Owner Leon Adams has impressive ‘cue credentials; he worked at Angelo’s and Railhead before opening Texas Pit a couple of years ago. You can see the influence in the décor, a barnlike structure filled with good ol’ boys, whimsical signage, and patron photos. Of course, Texas Pit is cozier than the old-timers. And cheaper. It also has better food. Granted, that’s a matter of personal preference; Chow, Baby happens to prefer skin-on, thick-cut fries, mustard-spiked housemade potato salad (without too many onions), and pepper-doctored canned green beans.
And Chow, Baby happens to like its veggies piled alongside big, meaty, fall-apart ribs (plate $9.99); juicy brisket with a nice crisp edge and red smoke ring (plate $7.89); and mounds of succulent chopped pork (plate $6.95). Texas Pit’s zingy-yet-sweetish barbecue sauce is also to Chow, Baby’s taste – the meats didn’t need any more flavor or moisture, but Texas toast was on hand for sopping up the good sauce. If all that, chased by a root beer float made with Blue Bell ice cream and served in a schooner ($2.95), sounds too good to be true, just follow the tracks to Saginaw.

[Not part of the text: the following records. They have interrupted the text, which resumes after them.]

--- src/rtl/uart_rx_ctrl.sv ---
// UART receiver: 2-flop rx synchronizer, 16x-oversampled start/data/stop FSM, registered done pulse.
// Optional even-parity stage and parity_err output when UART_RX_PARITY_EN is defined.
module uart_rx_ctrl #(
  parameter int DBIT    = 8,
  parameter int SB_TICK = 16
) (
  input  logic            clk,
  input  logic            rst_n,
  input  logic            s_tick,
  input  logic            rx,
  output logic [DBIT-1:0] dout,
  output logic            rx_done_tick,
  output logic            frame_err,
`ifdef UART_RX_PARITY_EN
  output logic            parity_err,
`endif
  output logic            busy
);

  localparam int SW = (SB_TICK > 16) ? 5 : 4;
  localparam logic [SW-1:0] S_MID  = SW'(7);
  localparam logic [SW-1:0] S_BIT  = SW'(15);
  localparam logic [SW-1:0] S_STOP = SW'(SB_TICK - 1);
  localparam logic [2:0]    N_LAST = 3'(DBIT - 1);

  typedef enum logic [2:0] {
    IDLE,
    START,
    DATA,
`ifdef UART_RX_PARITY_EN
    PARITY,
`endif
    STOP
  } state_t;

  state_t          state, state_nxt;
  logic [SW-1:0]   s, s_nxt;
  logic [2:0]      n, n_nxt;
  logic [DBIT-1:0] b, b_nxt;
  logic [DBIT-1:0] dout_nxt;
  logic            frame_err_nxt;
  logic            done_nxt;
  logic            rx_meta, rx_s;
`ifdef UART_RX_PARITY_EN
  logic            p_bit, p_bit_nxt;
  logic            parity_err_nxt;
`endif

  // Synchronizer resets to the idle-high line level so release never looks like a start bit.
  always_ff @(posedge clk or negedge rst_n) begin
    if (!rst_n) begin
      rx_meta <= 1'b1;
      rx_s    <= 1'b1;
    end else begin
      rx_meta <= rx;
      rx_s    <= rx_meta;
    end
  end

  always_ff @(posedge clk or negedge rst_n) begin
    if (!rst_n) begin
      state        <= IDLE;
      s            <= '0;
      n            <= '0;
      b            <= '0;
      dout         <= '0;
      frame_err    <= 1'b0;
      rx_done_tick <= 1'b0;
`ifdef UART_RX_PARITY_EN
      p_bit        <= 1'b0;
      parity_err   <= 1'b0;
`endif
    end else begin
      state        <= state_nxt;
      s            <= s_nxt;
      n            <= n_nxt;
      b            <= b_nxt;
      dout         <= dout_nxt;
      frame_err    <= frame_err_nxt;
      rx_done_tick <= done_nxt;
`ifdef UART_RX_PARITY_EN
      p_bit        <= p_bit_nxt;
      parity_err   <= parity_err_nxt;
`endif
    end
  end

  always_comb begin
    state_nxt     = state;
    s_nxt         = s;
    n_nxt         = n;
    b_nxt         = b;
    dout_nxt      = dout;
    frame_err_nxt = frame_err;
    done_nxt      = 1'b0;
`ifdef UART_RX_PARITY_EN
    p_bit_nxt      = p_bit;
    parity_err_nxt = parity_err;
`endif
    case (state)
      IDLE: begin
        if (!rx_s) begin
          state_nxt = START;
          s_nxt     = '0;
        end
      end
      START: begin
        if (s_tick) begin
          if (s == S_MID) begin
            // Line back high at mid start bit: treat as a glitch.
            if (!rx_s) begin
              state_nxt = DATA;
              s_nxt     = '0;
              n_nxt     = '0;
            end else begin
              state_nxt = IDLE;
            end
          end else begin
            s_nxt = s + SW'(1);
          end
        end
      end
      DATA: begin
        if (s_tick) begin
          if (s == S_BIT) begin
            b_nxt = {rx_s, b[DBIT-1:1]};
            s_nxt = '0;
            if (n == N_LAST) begin
`ifdef UART_RX_PARITY_EN
              state_nxt = PARITY;
`else
              state_nxt = STOP;
`endif
            end else begin
              n_nxt = n + 3'd1;
            end
          end else begin
            s_nxt = s + SW'(1);
          end
        end
      end
`ifdef UART_RX_PARITY_EN
      PARITY: begin
        if (s_tick) begin
          if (s == S_BIT) begin
            p_bit_nxt = rx_s;
            s_nxt     = '0;
            state_nxt = STOP;
          end else begin
            s_nxt = s + SW'(1);
          end
        end
      end
`endif
      STOP: begin
        if (s_tick) begin
          if (s == S_STOP) begin
            state_nxt     = IDLE;
            dout_nxt      = b;
            frame_err_nxt = ~rx_s;
            done_nxt      = 1'b1;
`ifdef UART_RX_PARITY_EN
            parity_err_nxt = (^b) ^ p_bit;
`endif
          end else begin
            s_nxt = s + SW'(1);
          end
        end
      end
      default: state_nxt = IDLE;
    endcase
  end

  assign busy = (state != IDLE);

endmodule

In case anyone was wondering: Chow, Baby’s months-long sofa search is finally over. Unclaimed Freight Co., of all places, had not one, not two, but four couches in colors, styles, no-contrasting-piping-ness, and prices that perfectly fit Chow, Baby’s exacting requirements. (It helped that Chow, Baby’s co-buyer/co-sitter caved on all points.) To cap the great day, the celebratory lunch at down-the-street Gyros House (720 W. Division St., Arlington) featured the combo plate ($6.25) of Chow, Baby’s dreams: Greek salad with lots of feta; spit-cooked beef and lamb gyros meat; falafel that still had some green inside (so many places fry them to golf-ball consistency); thin but tasty hummus; and warm sliced pita bread.

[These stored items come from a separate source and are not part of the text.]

==> src/rtl/line_buffer_control.sv <==
// Sequencer for four line buffers: steers input lines round-robin, reads three adjacent
// buffers in lockstep to form a 3-row pixel column, and pulses an interrupt per read line.
module line_buffer_control #(
    parameter int unsigned IMAGE_WIDTH = 512,
    parameter int unsigned IW_BIT_NUM  = 9
) (
    input  logic                  clk,
    input  logic                  reset,
    line_buffer_control_if.master bus
);
    localparam int unsigned TOTAL_W = IW_BIT_NUM + 3;
    localparam logic [IW_BIT_NUM-1:0] LAST_PIX    = IW_BIT_NUM'(IMAGE_WIDTH - 1);
    localparam logic [TOTAL_W-1:0]    READ_THRESH = TOTAL_W'(3 * IMAGE_WIDTH);

    if ((64'(1) << IW_BIT_NUM) < 64'(IMAGE_WIDTH)) begin : g_width_check
        $error("IW_BIT_NUM too small to count IMAGE_WIDTH pixels");
    end

    typedef enum logic {
        IDLE = 1'b0,
        READ = 1'b1
    } state_t;

    state_t                  state_q, state_d;
    logic [IW_BIT_NUM-1:0]   wr_cnt_q, wr_cnt_d;
    logic [1:0]              wr_sel_q, wr_sel_d;
    logic [IW_BIT_NUM-1:0]   rd_cnt_q, rd_cnt_d;
    logic [1:0]              rd_sel_q, rd_sel_d;
    logic [TOTAL_W-1:0]      total_cnt_q, total_cnt_d;
    logic                    line_done_intr_q, line_done_intr_d;

    logic                    wr_fire;
    logic                    rd_fire;
    logic [1:0]              row_top;
    logic [1:0]              row_mid;
    logic [1:0]              row_bot;
    logic [23:0]             lb_data [4];

    // A write held during reset must not reach a buffer, so the strobe is gated by reset.
    assign wr_fire = bus.pixel_in_valid && !reset;
    assign rd_fire = (state_q == READ);

    // Next-state: write pointer, occupancy, and the read sequencer.
    always_comb begin
        state_d          = state_q;
        wr_cnt_d         = wr_cnt_q;
        wr_sel_d         = wr_sel_q;
        rd_cnt_d         = rd_cnt_q;
        rd_sel_d         = rd_sel_q;
        total_cnt_d      = total_cnt_q;
        line_done_intr_d = 1'b0;

        if (wr_fire) begin
            if (wr_cnt_q == LAST_PIX) begin
                wr_cnt_d = '0;
                wr_sel_d = wr_sel_q + 2'd1;
            end else begin
                wr_cnt_d = wr_cnt_q + IW_BIT_NUM'(1);
            end
        end

        unique case ({wr_fire, rd_fire})
            2'b10:   total_cnt_d = total_cnt_q + TOTAL_W'(1);
            2'b01:   total_cnt_d = total_cnt_q - TOTAL_W'(1);
            default: total_cnt_d = total_cnt_q;
        endcase

        unique case (state_q)
            IDLE: begin
                if (total_cnt_q >= READ_THRESH) begin
                    state_d = READ;
                end
            end
            READ: begin
                if (rd_cnt_q == LAST_PIX) begin
                    rd_cnt_d         = '0;
                    rd_sel_d         = rd_sel_q + 2'd1;
                    state_d          = IDLE;
                    line_done_intr_d = 1'b1;
                end else begin
                    rd_cnt_d = rd_cnt_q + IW_BIT_NUM'(1);
                end
            end
            default: state_d = IDLE;
        endcase
    end

    always_ff @(posedge clk) begin
        if (reset) begin
            state_q          <= IDLE;
            wr_cnt_q         <= '0;
            wr_sel_q         <= '0;
            rd_cnt_q         <= '0;
            rd_sel_q         <= '0;
            total_cnt_q      <= '0;
            line_done_intr_q <= 1'b0;
        end else begin
            state_q          <= state_d;
            wr_cnt_q         <= wr_cnt_d;
            wr_sel_q         <= wr_sel_d;
            rd_cnt_q         <= rd_cnt_d;
            rd_sel_q         <= rd_sel_d;
            total_cnt_q      <= total_cnt_d;
            line_done_intr_q <= line_done_intr_d;
        end
    end

    // Read rows: the oldest unread line is on top, the two following buffers below it.
    assign row_top = rd_sel_q;
    assign row_mid = rd_sel_q + 2'd1;
    assign row_bot = rd_sel_q + 2'd2;

    assign lb_data[0] = bus.lb_data0;
    assign lb_data[1] = bus.lb_data1;
    assign lb_data[2] = bus.lb_data2;
    assign lb_data[3] = bus.lb_data3;

    assign bus.lb_in_valid = wr_fire ? (4'b0001 << wr_sel_q) : 4'b0000;
    assign bus.lb_read     = rd_fire
                           ? ((4'b0001 << row_top) | (4'b0001 << row_mid) | (4'b0001 << row_bot))
                           : 4'b0000;

    assign bus.pixel_window       = {lb_data[row_top], lb_data[row_mid], lb_data[row_bot]};
    assign bus.pixel_window_valid = rd_fire;
    assign bus.line_done_intr     = line_done_intr_q;
endmodule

The only thing it was missing was dolmas, easily resolved with a side order ($1.99) of the cold, rice-stuffed grape leaves. Well, the plate was missing housemade baklava, too, but not for long. Some might have trouble choosing from the four delectable varieties – pistachio, walnut, cashew, and pine nut (79-99 cents) – but not Chow, Baby, who decisively ordered one of each. Not a good approach for couch buying, by the way.